A cela, il faut ajouter la griffe de Sturgeon, qui parsème son texte de passages poignants sur la solitude, la différence, les relations entre les personnes, comme celui-ci qui ouvre le récit de George : « Il n’y eut qu’une seule raison à ce mariage : elle était la seule fille qui lui eût jamais parlé. Ils partagèrent une seule chose : la solitude. Ils furent seuls ensemble au lieu de l’être chacun de leur coté ».
A la suite de ce petit bijou, Je répare tout est une nouvelle plus convenue, toujours dans le registre de l’horreur psychologique, qui raconte l’histoire d’un homme, semble-t-il un peu l’idiot du village, qui trouve une femme agonisante devant la porte. Il la ramène chez lui et décide de la sauver…
Prenante, elle aussi, on y retrouve une écriture efficace qui ne s’embarrasse pas de chichis, et une belle interrogation sur la différence et la solitude, sans pour autant renier le coté divertissant d’une histoire à chute qui est autant angoissante que rigolote, selon comment on la regarde.
Résultat, je suis sous le charme de Sturgeon, et je ne saurais que trop vous recommander la lecture de ces deux nouvelles.
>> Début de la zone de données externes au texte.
File: src/rtl/nn_layer_sequencer.sv
// Sequences a multi-layer feed-forward pass through the 8-lane neuron layer, feeding outputs back as inputs.
// Latency: go -> first nrn_start in 3 cycles; each layer costs 3 + L cycles; done 1 cycle after the last finish.
// Backpressure: a single outstanding layer; go is ignored while busy, and a WAIT watchdog aborts a stuck layer.
module nn_layer_sequencer #(
  parameter int NUM_LAYERS = 3,
  parameter int ADDR_W     = 2,
  parameter int TIMEOUT    = 1023
) (
  input  logic              clk,
  input  logic              rst,
  input  logic              go,
  input  logic [63:0]       x_in,
  output logic [ADDR_W-1:0] rom_addr,
  input  logic [511:0]      rom_wei,
  input  logic [63:0]       rom_bias,
  output logic              nrn_start,
  output logic [63:0]       nrn_inp,
  output logic [511:0]      nrn_wei,
  output logic [63:0]       nrn_bias,
  input  logic              nrn_finish,
  input  logic [63:0]       nrn_out,
  output logic              busy,
  output logic              done,
  output logic              err,
  output logic [63:0]       result,
  output logic [2:0]        class_idx
);

  localparam int WD_W = $clog2(TIMEOUT + 1);
  localparam logic [ADDR_W-1:0] LAST_LAYER = ADDR_W'(NUM_LAYERS - 1);
  localparam logic [WD_W-1:0]   WD_LIMIT   = WD_W'(TIMEOUT);

  typedef enum logic [2:0] {
    S_IDLE,
    S_FETCH,
    S_LOAD,
    S_START,
    S_WAIT,
    S_DONE
  } state_t;

  state_t            state;
  state_t            state_nxt;
  logic [ADDR_W-1:0] layer;
  logic [63:0]       act;
  logic [WD_W-1:0]   wdog;
  logic [WD_W-1:0]   wdog_inc;
  logic              last_layer;
  logic              timeout_hit;

  assign wdog_inc    = wdog + WD_W'(1);
  assign last_layer  = (layer == LAST_LAYER);
  assign timeout_hit = (wdog_inc == WD_LIMIT);

  // Lowest-index lane holding the largest signed 8-bit value.
  function automatic logic [2:0] argmax(input logic [63:0] v);
    logic signed [7:0] best;
    logic [2:0]        idx;
    best = v[7:0];
    idx  = 3'd0;
    for (int i = 1; i < 8; i++) begin
      if ($signed(v[8*i +: 8]) > best) begin
        best = v[8*i +: 8];
        idx  = 3'(i);
      end
    end
    return idx;
  endfunction

  // State register.
  always_ff @(posedge clk) begin
    if (rst) state <= S_IDLE;
    else     state <= state_nxt;
  end

  // Next-state decode and the per-state control strobes.
  always_comb begin
    state_nxt = state;
    nrn_start = 1'b0;
    busy      = 1'b0;
    done      = 1'b0;
    case (state)
      S_IDLE: begin
        if (go) state_nxt = S_FETCH;
      end
      S_FETCH: begin
        busy      = 1'b1;
        state_nxt = S_LOAD;
      end
      S_LOAD: begin
        busy      = 1'b1;
        state_nxt = S_START;
      end
      S_START: begin
        busy      = 1'b1;
        nrn_start = 1'b1;
        state_nxt = S_WAIT;
      end
      S_WAIT: begin
        busy = 1'b1;
        // A finish landing on the timeout cycle is still honoured.
        if (nrn_finish)       state_nxt = last_layer ? S_DONE : S_FETCH;
        else if (timeout_hit) state_nxt = S_DONE;
      end
      S_DONE: begin
        done      = 1'b1;
        state_nxt = S_IDLE;
      end
      default: state_nxt = S_IDLE;
    endcase
  end

  // Datapath: layer counter, activation feedback, ROM capture, watchdog and published result.
  // result/class_idx/err are written on entry to DONE so they are already valid alongside the done pulse.
  always_ff @(posedge clk) begin
    if (rst) begin
      layer     <= '0;
      act       <= '0;
      wdog      <= '0;
      rom_addr  <= '0;
      nrn_inp   <= '0;
      nrn_wei   <= '0;
      nrn_bias  <= '0;
      err       <= 1'b0;
      result    <= '0;
      class_idx <= '0;
    end else begin
      case (state)
        S_IDLE: begin
          if (go) begin
            act      <= x_in;
            layer    <= '0;
            rom_addr <= '0;
            err      <= 1'b0;
          end
        end
        S_LOAD: begin
          nrn_wei  <= rom_wei;
          nrn_bias <= rom_bias;
          nrn_inp  <= act;
        end
        S_START: begin
          wdog <= '0;
        end
        S_WAIT: begin
          wdog <= wdog_inc;
          if (nrn_finish) begin
            act <= nrn_out;
            if (last_layer) begin
              result    <= nrn_out;
              class_idx <= argmax(nrn_out);
            end else begin
              layer    <= layer + 1'b1;
              rom_addr <= layer + 1'b1;
            end
          end else if (timeout_hit) begin
            err       <= 1'b1;
            result    <= '0;
            class_idx <= '0;
          end
        end
        default: ;
      endcase
    end
  end

endmodule
**config.mk**
```make
export PLATFORM = sky130hd
export DESIGN_NAME = muldiv_unit
export DESIGN_NICKNAME = d
export VERILOG_FILES = /design/src/rtl/muldiv_unit.sv
export SDC_FILE = /design/constraint.sdc
export NUM_CORES = 1
export LEC_CHECK = 0
export CORE_ASPECT_RATIO = 0.8
export CORE_MARGIN = 8
export CORE_UTILIZATION = 55
export CTS_BUF_LIST = sky130_fd_sc_hd__clkbuf_8
export CTS_CLUSTER_DIAMETER = 150
export DETAILED_ROUTE_END_ITERATION = 10
export GPL_TIMING_DRIVEN = 0
export HOLD_SLACK_MARGIN = 0.08
export MAX_ROUTING_LAYER = met4
export PLACE_DENSITY = 0.88
export REMOVE_ABC_BUFFERS = 1
export SLEW_MARGIN = 5
export SYNTH_ARGS = -nofsm -noshare
export SYNTH_HDL_FRONTEND = slang
export SYNTH_SLANG_ARGS = --single-unit
```
**constraint.sdc**
```tcl
create_clock -name clk -period 4.1 [get_ports clk]
set_input_delay 0.82 -clock clk [delete_from_list [all_inputs] [get_ports clk]]
set_output_delay 0.82 -clock clk [all_outputs]
set_load 0.005 [all_outputs]
```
Quant à moi, je m’en vais dénicher les Plus qu’Humains sous peu…
Mon vrai bon souvenir de lecture de Sturgeon est Les plus qu'humains. C'est pourquoi je ne saurais trop t'encourager à le lire. Ce que tu dis de Un peu de ton sang est très tentant et je vais donc peut-être me laisser tenter. Deux cent pages si j'ai bien calculé. Ah, la belle époque où les auteurs pouvaient faire tenir des histoires autrement plus intéressantes que beaucoup d'aujourd'hui en si peu de pages. Même si j'ai bien compris qu'il s'agit ici de grosses nouvelles, les romans de Sturgeon sont très concentrés eux aussi.
RépondreSupprimerIl est entré dans ma PAL en même temps que Les plus qu'humain aptès avoir beaucoup apprécié la lecture commune de Cristal qui songe. Nul doute qu'il ne tardera pas trop a passer par la table de nuit. Merci pour cette présentation qui confirme mes attentes
RépondreSupprimerVoilà qui me donne encore plus envie de découvrir Sturgeon :)
RépondreSupprimerLelf, faut pas hésiter à te lancer, Sturgeon en vaut la peine...
RépondreSupprimerBon je sens que Les plus qu'humains va pas tarder à passer à la casserole chez moi (et comme tu le fais si bien remarquer Arutha, c'est court, du coup aucune excuse pour retarder cette lecture ^^)
Ah mais j'avais raté ce billet. Ca m'apprendra à me mettre en vacances de blog :-) Bon eh bien tout pareil :-) J'ai beaucoup aimé la construction et le thème du premier récit et comme toi, j'ai trouvé le second plus convenu mais bon. Ca me donne envie de lire plus de cet auteur.